Stored items.
((

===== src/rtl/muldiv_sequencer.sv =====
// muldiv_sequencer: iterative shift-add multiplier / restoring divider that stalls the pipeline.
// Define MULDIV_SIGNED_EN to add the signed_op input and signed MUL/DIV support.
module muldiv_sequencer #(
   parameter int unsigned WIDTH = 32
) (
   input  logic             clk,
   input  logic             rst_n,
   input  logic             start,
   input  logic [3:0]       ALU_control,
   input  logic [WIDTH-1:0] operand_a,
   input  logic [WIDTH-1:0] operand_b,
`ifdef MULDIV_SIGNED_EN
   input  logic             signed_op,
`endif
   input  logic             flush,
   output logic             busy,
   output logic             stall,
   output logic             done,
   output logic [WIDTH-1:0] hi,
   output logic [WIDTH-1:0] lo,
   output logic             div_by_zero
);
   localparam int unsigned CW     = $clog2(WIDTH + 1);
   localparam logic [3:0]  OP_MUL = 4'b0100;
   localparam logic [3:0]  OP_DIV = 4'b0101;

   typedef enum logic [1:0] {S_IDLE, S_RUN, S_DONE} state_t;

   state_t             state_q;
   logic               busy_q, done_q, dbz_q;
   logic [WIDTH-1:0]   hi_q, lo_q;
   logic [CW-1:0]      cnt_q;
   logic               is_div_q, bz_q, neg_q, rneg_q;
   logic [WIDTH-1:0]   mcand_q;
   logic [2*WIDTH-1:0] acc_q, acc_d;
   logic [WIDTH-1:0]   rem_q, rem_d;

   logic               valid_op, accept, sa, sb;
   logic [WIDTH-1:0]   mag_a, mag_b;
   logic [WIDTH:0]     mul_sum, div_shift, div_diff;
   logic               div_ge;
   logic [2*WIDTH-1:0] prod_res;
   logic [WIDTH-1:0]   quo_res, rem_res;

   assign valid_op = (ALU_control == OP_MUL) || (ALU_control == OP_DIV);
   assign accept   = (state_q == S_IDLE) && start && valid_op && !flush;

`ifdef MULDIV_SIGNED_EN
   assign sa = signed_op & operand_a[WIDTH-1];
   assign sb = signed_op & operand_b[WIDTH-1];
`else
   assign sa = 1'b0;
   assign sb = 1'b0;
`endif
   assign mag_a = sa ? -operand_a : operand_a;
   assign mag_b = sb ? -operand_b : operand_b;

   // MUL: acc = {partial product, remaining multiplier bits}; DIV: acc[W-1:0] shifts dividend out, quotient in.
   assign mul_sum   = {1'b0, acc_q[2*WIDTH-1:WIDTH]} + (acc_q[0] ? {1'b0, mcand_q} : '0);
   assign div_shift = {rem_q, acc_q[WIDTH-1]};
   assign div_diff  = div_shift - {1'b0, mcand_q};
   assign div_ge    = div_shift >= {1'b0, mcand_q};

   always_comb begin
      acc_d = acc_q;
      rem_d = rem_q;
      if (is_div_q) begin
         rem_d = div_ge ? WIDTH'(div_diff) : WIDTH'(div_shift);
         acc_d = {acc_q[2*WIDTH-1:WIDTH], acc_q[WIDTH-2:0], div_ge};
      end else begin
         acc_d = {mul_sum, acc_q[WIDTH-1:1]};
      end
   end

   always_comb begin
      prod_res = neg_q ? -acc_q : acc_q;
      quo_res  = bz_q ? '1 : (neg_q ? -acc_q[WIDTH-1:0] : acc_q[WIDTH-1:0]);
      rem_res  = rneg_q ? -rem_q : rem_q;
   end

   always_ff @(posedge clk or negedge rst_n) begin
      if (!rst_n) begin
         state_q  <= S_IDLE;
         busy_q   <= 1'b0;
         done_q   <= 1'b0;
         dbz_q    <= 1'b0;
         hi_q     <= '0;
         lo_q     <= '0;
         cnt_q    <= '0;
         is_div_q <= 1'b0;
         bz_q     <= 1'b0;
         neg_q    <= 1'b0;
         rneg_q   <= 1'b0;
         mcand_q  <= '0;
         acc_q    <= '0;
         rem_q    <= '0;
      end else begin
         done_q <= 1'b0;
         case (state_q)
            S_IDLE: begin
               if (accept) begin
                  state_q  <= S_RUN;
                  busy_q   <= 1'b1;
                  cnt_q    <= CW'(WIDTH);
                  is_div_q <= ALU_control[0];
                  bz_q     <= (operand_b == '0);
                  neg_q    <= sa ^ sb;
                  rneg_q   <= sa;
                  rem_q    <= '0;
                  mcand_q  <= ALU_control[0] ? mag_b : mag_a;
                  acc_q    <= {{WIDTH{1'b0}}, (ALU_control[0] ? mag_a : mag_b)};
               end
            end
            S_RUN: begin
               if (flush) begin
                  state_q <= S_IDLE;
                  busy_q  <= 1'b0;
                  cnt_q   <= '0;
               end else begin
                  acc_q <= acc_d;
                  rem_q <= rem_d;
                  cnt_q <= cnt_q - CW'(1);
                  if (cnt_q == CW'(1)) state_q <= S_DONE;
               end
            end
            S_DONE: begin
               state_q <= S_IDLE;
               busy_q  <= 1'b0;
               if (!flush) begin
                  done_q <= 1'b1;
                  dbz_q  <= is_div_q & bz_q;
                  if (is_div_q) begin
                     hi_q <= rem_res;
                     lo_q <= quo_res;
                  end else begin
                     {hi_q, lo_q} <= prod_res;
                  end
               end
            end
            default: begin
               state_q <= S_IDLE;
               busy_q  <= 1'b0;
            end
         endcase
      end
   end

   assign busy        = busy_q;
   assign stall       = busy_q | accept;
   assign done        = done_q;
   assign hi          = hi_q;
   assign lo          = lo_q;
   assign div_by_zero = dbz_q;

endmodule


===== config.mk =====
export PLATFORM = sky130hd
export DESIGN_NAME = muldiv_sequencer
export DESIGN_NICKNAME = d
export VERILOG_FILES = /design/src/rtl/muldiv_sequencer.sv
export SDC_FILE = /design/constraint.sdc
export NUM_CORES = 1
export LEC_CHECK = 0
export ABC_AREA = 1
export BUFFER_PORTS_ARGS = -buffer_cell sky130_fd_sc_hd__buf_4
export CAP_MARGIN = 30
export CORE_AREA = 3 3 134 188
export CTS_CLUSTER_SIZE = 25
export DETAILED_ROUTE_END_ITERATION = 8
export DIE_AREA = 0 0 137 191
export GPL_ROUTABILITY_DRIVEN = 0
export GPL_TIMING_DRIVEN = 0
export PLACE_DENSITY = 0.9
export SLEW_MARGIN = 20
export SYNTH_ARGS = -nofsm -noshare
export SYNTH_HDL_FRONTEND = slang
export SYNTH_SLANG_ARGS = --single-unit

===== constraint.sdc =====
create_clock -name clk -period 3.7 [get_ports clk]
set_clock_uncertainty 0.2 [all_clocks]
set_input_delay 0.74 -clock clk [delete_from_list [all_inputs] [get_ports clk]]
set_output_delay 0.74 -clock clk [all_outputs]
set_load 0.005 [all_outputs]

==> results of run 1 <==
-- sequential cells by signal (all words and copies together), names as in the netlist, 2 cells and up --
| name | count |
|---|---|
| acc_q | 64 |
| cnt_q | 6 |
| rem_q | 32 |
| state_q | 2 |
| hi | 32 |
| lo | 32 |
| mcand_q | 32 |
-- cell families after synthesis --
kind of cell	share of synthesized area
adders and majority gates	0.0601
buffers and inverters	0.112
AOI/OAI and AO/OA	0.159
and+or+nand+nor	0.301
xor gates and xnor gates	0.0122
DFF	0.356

))
((

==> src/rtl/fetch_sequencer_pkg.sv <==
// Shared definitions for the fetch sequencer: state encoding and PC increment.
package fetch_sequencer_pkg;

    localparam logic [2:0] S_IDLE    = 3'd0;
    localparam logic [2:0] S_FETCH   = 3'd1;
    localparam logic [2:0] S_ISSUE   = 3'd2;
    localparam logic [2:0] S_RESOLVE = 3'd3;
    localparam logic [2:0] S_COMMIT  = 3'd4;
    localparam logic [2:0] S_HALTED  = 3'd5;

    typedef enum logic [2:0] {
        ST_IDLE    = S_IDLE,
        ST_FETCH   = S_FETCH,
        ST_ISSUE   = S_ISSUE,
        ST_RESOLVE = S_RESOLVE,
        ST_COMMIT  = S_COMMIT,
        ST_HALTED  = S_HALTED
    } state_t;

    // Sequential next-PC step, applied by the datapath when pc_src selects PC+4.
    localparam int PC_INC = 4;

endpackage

))
((

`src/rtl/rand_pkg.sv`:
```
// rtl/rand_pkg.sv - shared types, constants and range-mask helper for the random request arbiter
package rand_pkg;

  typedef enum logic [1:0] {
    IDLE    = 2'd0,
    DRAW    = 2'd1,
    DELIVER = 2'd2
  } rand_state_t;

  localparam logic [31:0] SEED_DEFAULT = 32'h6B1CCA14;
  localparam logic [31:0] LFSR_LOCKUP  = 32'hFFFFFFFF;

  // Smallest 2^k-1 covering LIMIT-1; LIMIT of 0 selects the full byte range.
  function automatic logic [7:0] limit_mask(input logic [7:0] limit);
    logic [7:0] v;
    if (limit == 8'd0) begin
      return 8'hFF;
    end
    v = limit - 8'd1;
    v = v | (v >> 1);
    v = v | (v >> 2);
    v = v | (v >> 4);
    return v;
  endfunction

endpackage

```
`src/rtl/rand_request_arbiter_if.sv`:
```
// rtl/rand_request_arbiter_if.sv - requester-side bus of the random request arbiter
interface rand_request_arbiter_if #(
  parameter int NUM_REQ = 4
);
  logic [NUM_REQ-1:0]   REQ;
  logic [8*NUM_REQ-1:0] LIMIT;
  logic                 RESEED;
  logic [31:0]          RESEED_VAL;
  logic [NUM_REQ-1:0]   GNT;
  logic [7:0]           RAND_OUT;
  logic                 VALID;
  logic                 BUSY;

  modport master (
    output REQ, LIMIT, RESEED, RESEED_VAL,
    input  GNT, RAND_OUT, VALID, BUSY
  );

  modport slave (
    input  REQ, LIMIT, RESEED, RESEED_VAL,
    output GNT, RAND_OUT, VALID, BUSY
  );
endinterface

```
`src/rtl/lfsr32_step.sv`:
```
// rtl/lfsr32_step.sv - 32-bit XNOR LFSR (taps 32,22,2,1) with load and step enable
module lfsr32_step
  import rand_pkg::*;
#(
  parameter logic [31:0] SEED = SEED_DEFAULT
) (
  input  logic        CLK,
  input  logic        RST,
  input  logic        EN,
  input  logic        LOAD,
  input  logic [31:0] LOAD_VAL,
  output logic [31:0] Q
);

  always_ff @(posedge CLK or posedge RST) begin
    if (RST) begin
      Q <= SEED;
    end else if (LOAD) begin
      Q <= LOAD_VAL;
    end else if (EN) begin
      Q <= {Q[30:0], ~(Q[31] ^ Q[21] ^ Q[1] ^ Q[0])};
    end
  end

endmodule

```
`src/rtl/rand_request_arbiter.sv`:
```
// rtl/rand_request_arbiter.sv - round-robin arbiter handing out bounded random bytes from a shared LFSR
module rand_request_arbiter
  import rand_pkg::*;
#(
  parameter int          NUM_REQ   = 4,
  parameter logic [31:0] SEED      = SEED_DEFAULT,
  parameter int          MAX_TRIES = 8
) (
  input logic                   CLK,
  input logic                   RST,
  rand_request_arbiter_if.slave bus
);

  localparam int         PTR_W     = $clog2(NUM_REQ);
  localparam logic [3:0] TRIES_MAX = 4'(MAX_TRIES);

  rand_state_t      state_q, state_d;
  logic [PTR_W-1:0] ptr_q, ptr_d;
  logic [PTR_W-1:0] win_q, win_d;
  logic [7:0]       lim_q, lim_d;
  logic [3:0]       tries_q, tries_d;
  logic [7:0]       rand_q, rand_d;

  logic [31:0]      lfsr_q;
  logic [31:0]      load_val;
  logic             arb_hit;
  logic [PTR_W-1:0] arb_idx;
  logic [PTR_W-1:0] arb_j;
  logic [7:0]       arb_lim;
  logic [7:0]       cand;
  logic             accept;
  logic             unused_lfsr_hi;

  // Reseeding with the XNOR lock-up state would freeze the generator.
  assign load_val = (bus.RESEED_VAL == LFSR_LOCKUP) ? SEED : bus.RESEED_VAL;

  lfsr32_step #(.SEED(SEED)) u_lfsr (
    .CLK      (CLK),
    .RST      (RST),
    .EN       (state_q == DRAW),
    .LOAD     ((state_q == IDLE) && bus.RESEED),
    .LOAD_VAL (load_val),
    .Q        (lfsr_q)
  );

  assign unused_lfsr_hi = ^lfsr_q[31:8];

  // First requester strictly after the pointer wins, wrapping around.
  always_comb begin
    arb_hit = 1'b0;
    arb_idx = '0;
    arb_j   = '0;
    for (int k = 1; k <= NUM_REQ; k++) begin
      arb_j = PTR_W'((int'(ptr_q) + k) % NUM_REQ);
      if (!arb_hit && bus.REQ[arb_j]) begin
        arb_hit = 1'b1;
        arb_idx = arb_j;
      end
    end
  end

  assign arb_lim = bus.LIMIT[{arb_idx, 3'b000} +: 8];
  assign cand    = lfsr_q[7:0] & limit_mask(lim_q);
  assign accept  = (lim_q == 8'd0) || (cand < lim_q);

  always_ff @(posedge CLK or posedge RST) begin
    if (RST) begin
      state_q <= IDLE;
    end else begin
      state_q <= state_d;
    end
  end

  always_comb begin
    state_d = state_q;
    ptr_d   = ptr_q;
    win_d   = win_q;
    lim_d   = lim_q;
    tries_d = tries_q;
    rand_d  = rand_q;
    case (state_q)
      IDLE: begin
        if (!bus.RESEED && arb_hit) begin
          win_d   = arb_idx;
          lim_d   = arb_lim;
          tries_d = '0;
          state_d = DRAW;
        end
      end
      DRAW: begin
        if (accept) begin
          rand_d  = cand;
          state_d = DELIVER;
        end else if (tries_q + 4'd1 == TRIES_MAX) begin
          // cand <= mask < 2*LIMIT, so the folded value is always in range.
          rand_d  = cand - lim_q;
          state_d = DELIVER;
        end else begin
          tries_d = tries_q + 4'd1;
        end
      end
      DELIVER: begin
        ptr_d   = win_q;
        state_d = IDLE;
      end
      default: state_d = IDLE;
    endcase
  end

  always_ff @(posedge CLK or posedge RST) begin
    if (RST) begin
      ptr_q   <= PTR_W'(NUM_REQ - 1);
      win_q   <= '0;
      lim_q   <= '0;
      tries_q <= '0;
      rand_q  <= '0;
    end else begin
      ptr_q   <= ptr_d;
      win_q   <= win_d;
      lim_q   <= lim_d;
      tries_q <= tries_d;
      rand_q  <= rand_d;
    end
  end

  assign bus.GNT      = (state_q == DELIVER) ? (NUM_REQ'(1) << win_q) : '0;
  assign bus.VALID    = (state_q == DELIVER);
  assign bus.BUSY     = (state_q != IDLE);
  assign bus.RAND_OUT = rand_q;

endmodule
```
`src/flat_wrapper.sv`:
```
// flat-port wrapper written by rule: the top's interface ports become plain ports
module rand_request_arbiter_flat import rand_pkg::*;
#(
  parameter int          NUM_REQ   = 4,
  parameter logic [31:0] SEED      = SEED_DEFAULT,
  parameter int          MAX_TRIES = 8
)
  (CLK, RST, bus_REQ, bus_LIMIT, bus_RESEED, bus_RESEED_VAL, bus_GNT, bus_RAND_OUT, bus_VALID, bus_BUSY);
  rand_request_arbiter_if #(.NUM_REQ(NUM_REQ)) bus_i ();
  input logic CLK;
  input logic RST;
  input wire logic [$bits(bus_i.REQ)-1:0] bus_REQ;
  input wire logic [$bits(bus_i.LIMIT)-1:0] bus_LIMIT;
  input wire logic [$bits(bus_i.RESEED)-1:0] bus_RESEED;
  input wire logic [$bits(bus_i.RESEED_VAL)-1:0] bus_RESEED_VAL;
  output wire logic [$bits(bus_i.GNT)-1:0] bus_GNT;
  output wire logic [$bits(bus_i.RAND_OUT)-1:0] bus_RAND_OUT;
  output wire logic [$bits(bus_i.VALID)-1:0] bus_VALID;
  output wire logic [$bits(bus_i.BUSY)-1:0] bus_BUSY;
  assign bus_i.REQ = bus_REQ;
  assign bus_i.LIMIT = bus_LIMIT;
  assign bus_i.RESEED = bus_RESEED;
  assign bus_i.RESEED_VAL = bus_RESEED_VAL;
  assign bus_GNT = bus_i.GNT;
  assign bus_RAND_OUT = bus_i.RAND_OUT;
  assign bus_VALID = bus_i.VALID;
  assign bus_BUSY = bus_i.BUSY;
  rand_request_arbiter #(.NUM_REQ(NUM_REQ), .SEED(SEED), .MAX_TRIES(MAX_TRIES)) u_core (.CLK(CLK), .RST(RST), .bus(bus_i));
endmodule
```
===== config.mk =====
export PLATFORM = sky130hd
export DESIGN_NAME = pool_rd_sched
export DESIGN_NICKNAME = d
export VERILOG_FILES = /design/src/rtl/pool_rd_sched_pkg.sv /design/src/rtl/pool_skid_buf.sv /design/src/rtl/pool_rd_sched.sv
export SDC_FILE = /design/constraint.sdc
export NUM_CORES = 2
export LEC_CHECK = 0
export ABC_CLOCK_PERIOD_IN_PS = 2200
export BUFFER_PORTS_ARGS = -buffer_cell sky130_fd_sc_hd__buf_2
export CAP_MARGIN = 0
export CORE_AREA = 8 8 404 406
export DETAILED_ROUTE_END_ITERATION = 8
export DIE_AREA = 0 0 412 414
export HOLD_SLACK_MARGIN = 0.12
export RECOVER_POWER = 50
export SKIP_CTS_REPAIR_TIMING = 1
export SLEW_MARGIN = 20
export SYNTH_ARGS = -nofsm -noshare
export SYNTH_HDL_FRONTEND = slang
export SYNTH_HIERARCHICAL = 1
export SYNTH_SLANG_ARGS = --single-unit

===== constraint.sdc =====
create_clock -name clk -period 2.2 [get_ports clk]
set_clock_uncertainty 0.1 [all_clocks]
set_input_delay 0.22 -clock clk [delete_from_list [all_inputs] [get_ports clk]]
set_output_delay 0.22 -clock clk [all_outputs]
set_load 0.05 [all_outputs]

))

PROBLEM DESCRIPTION. If a line in the entries contains "wire", copy it.

RESULT OF THE TASK.
  input wire logic [$bits(bus_i.REQ)-1:0] bus_REQ;
  input wire logic [$bits(bus_i.LIMIT)-1:0] bus_LIMIT;
  input wire logic [$bits(bus_i.RESEED)-1:0] bus_RESEED;
  input wire logic [$bits(bus_i.RESEED_VAL)-1:0] bus_RESEED_VAL;
  output wire logic [$bits(bus_i.GNT)-1:0] bus_GNT;
  output wire logic [$bits(bus_i.RAND_OUT)-1:0] bus_RAND_OUT;
  output wire logic [$bits(bus_i.VALID)-1:0] bus_VALID;
  output wire logic [$bits(bus_i.BUSY)-1:0] bus_BUSY;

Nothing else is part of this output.